Records for the exercise below:
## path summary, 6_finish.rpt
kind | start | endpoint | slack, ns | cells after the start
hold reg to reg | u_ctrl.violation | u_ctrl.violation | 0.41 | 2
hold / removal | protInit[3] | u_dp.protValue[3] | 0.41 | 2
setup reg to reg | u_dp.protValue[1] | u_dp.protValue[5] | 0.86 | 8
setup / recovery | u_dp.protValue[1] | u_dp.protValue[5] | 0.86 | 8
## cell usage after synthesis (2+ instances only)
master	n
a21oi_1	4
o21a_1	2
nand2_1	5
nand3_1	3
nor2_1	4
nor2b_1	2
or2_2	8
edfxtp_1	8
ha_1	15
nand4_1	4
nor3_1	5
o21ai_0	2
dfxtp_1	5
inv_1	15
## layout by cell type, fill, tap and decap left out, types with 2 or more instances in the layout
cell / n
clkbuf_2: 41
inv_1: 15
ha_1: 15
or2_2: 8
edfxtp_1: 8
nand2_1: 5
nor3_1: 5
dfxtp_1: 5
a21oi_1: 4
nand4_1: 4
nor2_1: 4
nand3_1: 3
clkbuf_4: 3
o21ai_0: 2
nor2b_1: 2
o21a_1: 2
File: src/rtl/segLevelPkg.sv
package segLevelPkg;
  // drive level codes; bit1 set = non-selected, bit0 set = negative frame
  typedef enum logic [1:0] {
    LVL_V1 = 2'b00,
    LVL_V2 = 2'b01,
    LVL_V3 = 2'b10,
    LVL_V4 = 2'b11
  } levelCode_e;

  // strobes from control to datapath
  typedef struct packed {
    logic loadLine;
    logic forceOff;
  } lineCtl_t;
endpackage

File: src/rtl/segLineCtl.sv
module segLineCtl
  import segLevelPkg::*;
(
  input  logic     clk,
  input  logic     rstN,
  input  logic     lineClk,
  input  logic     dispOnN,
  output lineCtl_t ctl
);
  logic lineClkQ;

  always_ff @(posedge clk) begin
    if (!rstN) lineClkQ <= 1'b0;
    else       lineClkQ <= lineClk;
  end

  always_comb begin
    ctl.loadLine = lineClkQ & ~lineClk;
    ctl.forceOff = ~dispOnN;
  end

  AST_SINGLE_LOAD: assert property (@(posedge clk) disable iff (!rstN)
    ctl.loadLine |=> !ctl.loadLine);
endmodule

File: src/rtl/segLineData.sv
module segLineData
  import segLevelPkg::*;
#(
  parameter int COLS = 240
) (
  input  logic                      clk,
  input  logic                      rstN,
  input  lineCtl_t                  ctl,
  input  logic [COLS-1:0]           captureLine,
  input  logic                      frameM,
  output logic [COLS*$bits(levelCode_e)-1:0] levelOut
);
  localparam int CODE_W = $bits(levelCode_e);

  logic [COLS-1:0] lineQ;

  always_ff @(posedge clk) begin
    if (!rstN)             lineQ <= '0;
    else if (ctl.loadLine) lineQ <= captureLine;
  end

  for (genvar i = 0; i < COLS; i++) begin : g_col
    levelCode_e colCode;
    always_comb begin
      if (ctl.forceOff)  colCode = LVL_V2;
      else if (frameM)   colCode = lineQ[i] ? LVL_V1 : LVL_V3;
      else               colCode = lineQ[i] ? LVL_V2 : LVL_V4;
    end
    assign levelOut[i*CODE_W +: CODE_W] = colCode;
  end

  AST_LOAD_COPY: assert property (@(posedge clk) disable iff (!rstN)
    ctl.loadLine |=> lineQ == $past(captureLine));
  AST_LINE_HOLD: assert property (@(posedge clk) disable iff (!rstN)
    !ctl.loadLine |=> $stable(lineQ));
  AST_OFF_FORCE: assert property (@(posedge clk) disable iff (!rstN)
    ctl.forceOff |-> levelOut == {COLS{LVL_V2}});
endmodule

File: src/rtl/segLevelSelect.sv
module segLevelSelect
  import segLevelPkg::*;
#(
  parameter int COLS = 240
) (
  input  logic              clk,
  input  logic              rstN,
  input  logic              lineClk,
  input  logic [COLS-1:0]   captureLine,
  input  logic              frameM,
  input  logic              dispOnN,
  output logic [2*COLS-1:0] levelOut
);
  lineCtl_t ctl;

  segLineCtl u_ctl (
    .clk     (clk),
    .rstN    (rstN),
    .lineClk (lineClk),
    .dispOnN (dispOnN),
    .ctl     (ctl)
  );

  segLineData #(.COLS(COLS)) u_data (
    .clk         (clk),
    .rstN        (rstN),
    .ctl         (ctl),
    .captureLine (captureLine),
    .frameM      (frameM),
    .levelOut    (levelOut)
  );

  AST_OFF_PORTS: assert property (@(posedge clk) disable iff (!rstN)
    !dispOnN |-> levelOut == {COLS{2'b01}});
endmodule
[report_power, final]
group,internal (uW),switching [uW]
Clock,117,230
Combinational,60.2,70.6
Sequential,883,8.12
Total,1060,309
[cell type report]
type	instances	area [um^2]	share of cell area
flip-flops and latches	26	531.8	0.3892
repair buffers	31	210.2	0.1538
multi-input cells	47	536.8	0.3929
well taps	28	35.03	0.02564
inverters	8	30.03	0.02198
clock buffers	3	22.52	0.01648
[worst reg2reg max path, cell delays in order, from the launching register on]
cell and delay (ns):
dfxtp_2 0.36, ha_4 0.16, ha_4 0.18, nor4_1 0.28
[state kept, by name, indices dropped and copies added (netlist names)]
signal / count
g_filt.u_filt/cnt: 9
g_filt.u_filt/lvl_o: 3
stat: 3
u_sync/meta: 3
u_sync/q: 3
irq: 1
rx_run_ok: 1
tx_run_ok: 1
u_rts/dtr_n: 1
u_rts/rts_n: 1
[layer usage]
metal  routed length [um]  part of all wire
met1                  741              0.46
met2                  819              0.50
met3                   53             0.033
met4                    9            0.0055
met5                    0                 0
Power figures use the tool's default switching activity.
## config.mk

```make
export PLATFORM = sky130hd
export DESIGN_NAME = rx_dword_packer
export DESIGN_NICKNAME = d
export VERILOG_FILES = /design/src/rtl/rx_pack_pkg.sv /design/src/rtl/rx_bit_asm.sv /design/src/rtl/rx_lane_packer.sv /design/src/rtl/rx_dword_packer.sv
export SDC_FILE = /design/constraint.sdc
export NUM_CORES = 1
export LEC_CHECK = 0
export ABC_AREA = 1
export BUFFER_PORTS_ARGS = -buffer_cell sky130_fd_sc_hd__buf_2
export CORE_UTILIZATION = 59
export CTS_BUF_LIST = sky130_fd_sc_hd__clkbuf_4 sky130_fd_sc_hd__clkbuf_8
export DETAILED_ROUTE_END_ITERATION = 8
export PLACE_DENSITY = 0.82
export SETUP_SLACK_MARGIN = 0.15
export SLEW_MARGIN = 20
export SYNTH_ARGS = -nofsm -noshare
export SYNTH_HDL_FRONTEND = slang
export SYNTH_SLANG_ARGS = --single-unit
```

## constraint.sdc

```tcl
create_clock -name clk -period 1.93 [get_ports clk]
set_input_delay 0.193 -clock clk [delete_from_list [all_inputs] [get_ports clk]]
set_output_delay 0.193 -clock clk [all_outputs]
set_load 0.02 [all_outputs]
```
End of Records for the exercise.
Records for the exercise below:
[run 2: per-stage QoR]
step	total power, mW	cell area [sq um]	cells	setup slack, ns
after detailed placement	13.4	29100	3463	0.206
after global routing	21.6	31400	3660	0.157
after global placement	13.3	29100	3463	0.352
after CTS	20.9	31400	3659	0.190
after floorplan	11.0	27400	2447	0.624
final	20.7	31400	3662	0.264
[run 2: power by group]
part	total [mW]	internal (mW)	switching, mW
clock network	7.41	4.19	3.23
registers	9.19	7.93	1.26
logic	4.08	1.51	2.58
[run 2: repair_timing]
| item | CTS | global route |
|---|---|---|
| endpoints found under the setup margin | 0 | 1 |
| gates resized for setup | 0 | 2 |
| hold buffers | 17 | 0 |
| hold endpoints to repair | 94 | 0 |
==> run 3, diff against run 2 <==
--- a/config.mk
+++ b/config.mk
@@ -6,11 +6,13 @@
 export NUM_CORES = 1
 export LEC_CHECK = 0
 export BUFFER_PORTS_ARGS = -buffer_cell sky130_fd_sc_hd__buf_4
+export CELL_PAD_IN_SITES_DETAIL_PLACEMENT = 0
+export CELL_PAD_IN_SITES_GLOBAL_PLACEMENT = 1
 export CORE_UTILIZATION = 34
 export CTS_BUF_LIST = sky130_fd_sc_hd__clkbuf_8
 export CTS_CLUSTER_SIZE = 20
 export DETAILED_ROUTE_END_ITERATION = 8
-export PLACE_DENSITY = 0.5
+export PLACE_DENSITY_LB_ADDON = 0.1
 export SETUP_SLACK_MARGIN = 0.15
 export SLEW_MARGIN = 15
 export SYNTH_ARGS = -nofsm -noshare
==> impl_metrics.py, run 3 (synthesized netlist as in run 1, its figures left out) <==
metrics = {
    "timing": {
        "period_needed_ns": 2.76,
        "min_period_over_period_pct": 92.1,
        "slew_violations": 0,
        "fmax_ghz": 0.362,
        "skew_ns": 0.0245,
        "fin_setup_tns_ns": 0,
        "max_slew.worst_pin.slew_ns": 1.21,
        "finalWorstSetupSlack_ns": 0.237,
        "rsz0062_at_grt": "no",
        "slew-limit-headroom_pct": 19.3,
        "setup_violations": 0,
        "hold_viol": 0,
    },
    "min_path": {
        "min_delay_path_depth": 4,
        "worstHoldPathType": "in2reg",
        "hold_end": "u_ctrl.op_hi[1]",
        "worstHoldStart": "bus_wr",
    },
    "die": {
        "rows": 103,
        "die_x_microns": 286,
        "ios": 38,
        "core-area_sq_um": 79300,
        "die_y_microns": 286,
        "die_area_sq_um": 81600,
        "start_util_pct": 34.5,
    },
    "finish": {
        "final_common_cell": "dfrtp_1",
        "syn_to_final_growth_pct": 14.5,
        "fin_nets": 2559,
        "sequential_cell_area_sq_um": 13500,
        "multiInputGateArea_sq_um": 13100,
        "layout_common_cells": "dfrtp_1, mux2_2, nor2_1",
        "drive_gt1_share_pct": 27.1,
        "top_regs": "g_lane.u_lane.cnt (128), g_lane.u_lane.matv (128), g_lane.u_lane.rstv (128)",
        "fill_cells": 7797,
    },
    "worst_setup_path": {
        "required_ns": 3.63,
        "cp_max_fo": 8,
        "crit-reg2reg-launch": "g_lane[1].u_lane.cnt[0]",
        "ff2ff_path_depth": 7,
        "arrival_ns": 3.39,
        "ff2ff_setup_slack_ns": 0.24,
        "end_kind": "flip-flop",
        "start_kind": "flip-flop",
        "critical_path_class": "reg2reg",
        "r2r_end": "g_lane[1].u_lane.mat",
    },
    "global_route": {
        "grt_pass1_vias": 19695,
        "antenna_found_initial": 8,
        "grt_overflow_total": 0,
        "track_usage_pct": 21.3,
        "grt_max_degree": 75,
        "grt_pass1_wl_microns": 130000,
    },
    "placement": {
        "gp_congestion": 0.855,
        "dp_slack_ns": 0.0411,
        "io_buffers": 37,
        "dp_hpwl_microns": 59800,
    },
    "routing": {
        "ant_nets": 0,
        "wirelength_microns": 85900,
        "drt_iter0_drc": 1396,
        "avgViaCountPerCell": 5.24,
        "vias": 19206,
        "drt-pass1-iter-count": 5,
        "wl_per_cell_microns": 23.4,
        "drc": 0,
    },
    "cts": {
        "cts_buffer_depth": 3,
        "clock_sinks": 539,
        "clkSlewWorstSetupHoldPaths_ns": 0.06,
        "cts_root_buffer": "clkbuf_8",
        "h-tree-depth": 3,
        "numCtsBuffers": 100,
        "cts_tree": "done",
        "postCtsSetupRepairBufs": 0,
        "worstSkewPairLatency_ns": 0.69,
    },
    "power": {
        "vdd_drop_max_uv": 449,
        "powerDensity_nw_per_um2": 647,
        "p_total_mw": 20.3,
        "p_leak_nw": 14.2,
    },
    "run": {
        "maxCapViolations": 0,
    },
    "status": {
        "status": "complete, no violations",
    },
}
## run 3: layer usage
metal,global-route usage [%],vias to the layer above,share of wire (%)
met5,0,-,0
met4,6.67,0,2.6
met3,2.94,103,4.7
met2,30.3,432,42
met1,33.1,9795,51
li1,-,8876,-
End of Records for the exercise.
Records for the exercise below:
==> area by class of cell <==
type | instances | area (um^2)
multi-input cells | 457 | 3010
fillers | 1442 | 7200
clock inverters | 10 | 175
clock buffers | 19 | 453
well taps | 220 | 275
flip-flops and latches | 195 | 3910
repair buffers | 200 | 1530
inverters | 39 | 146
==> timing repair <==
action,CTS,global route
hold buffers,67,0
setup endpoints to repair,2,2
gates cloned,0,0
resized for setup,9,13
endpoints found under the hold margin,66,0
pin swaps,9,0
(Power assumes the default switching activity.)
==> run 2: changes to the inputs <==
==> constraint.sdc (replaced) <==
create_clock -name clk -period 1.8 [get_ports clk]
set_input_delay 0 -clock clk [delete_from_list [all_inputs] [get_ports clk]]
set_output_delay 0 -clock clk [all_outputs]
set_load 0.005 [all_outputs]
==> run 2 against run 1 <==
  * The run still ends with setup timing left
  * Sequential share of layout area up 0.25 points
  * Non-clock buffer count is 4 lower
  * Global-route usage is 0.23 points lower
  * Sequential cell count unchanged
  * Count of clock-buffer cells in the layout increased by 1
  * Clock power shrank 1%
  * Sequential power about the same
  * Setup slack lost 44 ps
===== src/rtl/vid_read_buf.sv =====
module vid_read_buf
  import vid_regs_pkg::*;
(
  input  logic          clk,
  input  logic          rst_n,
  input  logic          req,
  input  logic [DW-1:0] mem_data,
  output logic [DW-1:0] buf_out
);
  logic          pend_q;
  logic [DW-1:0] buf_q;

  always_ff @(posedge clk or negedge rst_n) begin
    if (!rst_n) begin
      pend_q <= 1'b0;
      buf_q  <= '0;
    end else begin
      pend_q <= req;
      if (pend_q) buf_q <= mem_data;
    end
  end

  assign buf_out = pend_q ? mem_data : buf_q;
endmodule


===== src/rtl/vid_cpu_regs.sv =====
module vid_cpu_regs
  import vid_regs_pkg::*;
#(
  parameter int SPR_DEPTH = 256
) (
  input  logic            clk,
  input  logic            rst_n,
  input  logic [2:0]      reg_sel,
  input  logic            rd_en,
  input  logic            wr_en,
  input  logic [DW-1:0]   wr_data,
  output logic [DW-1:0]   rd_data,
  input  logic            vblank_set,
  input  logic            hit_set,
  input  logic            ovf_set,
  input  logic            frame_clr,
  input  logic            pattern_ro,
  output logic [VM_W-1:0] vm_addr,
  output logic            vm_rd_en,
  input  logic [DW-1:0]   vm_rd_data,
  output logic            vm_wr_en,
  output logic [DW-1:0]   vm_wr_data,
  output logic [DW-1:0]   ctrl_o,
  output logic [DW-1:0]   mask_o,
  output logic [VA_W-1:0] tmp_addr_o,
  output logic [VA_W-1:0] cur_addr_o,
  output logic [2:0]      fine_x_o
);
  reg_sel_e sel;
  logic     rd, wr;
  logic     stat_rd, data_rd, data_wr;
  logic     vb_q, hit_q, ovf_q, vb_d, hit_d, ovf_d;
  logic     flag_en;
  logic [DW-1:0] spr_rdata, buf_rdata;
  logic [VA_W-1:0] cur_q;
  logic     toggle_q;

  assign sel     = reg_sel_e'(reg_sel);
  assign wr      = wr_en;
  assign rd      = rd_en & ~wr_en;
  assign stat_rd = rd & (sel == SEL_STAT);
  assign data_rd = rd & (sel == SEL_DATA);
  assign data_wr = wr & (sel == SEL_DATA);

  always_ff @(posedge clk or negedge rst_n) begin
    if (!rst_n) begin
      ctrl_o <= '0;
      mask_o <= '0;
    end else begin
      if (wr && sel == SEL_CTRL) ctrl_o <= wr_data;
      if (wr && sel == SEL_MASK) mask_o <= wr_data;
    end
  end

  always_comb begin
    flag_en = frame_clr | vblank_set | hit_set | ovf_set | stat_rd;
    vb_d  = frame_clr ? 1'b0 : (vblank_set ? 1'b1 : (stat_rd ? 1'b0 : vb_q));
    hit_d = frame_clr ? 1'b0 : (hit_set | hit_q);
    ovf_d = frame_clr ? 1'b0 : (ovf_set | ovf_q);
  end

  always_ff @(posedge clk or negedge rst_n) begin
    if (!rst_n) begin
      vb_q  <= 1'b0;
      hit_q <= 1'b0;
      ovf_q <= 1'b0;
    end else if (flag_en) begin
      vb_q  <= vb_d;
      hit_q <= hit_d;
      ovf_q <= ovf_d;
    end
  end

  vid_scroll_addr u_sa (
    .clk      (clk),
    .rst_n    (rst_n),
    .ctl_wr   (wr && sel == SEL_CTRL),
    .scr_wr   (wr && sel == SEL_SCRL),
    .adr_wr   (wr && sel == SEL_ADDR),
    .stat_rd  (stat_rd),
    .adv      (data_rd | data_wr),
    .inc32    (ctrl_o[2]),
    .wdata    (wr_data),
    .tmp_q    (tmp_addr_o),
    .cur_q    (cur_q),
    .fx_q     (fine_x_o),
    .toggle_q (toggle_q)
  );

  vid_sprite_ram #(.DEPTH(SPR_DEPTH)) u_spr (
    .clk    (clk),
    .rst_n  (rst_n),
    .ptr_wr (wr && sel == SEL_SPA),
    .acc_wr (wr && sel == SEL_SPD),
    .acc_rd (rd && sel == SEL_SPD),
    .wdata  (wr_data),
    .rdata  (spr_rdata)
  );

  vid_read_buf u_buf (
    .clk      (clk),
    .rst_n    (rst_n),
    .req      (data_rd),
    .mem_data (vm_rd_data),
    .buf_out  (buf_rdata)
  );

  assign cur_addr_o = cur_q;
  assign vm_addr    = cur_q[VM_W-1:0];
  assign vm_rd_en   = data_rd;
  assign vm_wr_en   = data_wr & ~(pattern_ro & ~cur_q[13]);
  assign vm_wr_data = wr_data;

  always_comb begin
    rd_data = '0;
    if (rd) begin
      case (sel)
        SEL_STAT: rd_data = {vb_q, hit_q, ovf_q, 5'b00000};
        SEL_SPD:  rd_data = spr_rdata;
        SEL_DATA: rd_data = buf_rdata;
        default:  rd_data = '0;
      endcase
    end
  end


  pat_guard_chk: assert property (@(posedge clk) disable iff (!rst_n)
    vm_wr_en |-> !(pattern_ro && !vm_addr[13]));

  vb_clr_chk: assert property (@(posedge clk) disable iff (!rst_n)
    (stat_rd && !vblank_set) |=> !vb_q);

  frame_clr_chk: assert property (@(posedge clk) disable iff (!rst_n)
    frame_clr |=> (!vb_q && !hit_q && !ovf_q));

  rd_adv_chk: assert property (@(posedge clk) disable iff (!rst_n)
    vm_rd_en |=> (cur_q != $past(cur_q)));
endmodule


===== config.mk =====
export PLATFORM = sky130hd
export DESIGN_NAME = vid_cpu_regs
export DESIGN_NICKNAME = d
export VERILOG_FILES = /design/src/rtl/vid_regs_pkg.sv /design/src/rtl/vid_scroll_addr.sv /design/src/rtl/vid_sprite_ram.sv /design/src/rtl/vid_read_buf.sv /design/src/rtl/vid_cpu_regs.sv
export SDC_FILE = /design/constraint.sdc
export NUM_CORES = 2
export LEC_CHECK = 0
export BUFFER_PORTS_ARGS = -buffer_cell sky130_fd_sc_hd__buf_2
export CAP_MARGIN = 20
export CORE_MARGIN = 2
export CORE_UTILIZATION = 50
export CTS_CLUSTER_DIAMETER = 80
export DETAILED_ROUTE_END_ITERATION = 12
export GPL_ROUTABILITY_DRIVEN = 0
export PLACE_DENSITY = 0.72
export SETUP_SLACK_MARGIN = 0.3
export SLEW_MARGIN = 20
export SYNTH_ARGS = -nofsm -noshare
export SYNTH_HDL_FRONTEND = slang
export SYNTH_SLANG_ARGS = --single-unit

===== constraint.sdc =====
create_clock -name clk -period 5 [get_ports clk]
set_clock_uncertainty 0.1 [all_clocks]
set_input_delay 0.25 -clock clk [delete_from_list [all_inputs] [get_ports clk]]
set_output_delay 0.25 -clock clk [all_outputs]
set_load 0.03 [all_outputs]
End of Records for the exercise.
--- The task ---
Quote the data above from the line containing "hold buffers,67,0" to the line containing "setup timing left", inclusive, and stop.

--- Written answer ---
hold buffers,67,0
setup endpoints to repair,2,2
gates cloned,0,0
resized for setup,9,13
endpoints found under the hold margin,66,0
pin swaps,9,0
(Power assumes the default switching activity.)
==> run 2: changes to the inputs <==
==> constraint.sdc (replaced) <==
create_clock -name clk -period 1.8 [get_ports clk]
set_input_delay 0 -clock clk [delete_from_list [all_inputs] [get_ports clk]]
set_output_delay 0 -clock clk [all_outputs]
set_load 0.005 [all_outputs]
==> run 2 against run 1 <==
  * The run still ends with setup timing left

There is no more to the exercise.